▶ TASK DESCRIPTION:
Select, from the data, each line where "unsigned" occurs.

▶ Stored data entries:
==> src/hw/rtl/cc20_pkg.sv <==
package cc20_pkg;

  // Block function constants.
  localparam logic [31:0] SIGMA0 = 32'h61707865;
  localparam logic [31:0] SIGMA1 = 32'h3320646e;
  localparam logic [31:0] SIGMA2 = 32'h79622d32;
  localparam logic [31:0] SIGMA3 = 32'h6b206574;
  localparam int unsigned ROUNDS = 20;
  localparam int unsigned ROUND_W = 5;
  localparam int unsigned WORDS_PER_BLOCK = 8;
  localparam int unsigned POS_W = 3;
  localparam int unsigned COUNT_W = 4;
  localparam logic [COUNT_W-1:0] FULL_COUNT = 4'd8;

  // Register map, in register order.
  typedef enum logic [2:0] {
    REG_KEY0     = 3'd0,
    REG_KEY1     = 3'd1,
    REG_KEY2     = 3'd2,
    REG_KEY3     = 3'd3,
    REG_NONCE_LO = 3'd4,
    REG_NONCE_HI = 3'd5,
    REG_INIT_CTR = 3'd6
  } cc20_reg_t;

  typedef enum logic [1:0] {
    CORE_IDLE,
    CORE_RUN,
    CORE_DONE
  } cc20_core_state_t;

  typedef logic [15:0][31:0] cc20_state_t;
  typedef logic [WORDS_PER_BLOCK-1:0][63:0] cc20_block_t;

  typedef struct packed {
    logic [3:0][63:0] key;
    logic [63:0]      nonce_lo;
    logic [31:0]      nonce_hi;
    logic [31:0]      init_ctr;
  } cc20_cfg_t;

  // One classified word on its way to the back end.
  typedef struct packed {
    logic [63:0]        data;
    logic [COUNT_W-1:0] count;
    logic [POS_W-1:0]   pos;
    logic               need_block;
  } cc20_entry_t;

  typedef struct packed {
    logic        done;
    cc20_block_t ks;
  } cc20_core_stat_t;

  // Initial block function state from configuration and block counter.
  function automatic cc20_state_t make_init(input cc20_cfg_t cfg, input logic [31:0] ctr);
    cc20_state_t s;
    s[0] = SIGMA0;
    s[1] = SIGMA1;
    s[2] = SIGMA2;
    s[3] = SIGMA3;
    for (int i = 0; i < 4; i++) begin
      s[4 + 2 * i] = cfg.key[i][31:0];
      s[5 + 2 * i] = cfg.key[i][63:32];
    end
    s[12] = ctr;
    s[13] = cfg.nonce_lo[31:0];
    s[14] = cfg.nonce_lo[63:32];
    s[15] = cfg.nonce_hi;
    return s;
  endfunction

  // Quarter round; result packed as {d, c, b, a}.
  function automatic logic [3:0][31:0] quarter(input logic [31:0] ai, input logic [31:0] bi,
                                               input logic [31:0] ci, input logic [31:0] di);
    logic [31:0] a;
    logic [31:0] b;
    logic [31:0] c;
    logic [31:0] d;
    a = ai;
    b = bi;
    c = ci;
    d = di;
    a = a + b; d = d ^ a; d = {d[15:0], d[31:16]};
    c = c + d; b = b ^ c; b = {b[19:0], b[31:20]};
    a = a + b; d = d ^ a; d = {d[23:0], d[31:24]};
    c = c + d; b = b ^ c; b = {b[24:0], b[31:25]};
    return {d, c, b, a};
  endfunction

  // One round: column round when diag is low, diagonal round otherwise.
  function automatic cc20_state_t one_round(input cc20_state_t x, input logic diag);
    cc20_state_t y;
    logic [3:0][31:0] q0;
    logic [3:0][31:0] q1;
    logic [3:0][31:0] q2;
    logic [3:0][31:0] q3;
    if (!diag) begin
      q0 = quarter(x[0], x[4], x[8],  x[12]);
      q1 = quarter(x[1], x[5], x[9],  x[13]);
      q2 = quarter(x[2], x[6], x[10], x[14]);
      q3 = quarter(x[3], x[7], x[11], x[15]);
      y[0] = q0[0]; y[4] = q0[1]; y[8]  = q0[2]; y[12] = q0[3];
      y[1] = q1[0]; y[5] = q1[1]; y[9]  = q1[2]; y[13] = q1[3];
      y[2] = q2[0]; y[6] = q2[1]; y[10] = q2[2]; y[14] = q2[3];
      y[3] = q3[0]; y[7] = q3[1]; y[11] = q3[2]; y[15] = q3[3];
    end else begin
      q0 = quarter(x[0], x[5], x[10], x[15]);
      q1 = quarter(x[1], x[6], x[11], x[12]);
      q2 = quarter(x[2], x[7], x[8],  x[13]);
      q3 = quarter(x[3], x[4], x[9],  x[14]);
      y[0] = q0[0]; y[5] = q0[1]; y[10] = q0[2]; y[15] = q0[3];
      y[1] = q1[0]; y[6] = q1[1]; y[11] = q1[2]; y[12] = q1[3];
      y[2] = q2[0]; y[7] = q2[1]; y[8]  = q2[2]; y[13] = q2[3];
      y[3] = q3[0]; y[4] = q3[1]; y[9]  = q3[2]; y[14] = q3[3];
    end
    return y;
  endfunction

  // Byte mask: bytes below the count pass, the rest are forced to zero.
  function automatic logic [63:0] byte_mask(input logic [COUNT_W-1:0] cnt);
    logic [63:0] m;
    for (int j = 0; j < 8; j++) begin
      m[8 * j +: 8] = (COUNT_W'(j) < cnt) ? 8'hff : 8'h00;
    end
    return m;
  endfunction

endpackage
--
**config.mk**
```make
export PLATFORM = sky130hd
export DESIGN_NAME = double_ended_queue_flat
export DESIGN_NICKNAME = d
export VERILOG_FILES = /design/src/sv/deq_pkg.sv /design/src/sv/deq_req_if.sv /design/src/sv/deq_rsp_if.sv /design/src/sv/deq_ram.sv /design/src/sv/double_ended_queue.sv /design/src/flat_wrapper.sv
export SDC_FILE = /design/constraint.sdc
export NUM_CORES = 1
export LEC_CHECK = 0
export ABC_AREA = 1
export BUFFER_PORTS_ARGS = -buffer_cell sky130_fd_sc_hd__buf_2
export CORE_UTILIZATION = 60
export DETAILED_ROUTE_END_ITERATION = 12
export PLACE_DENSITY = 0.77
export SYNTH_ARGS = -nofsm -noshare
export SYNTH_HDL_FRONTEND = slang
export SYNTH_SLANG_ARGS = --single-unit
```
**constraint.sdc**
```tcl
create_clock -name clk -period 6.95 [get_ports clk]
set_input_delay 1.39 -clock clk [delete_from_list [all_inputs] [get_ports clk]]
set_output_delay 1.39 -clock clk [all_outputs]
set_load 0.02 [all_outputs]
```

▶ EXERCISE OUTPUT:
  localparam int unsigned ROUNDS = 20;
  localparam int unsigned ROUND_W = 5;
  localparam int unsigned WORDS_PER_BLOCK = 8;
  localparam int unsigned POS_W = 3;
  localparam int unsigned COUNT_W = 4;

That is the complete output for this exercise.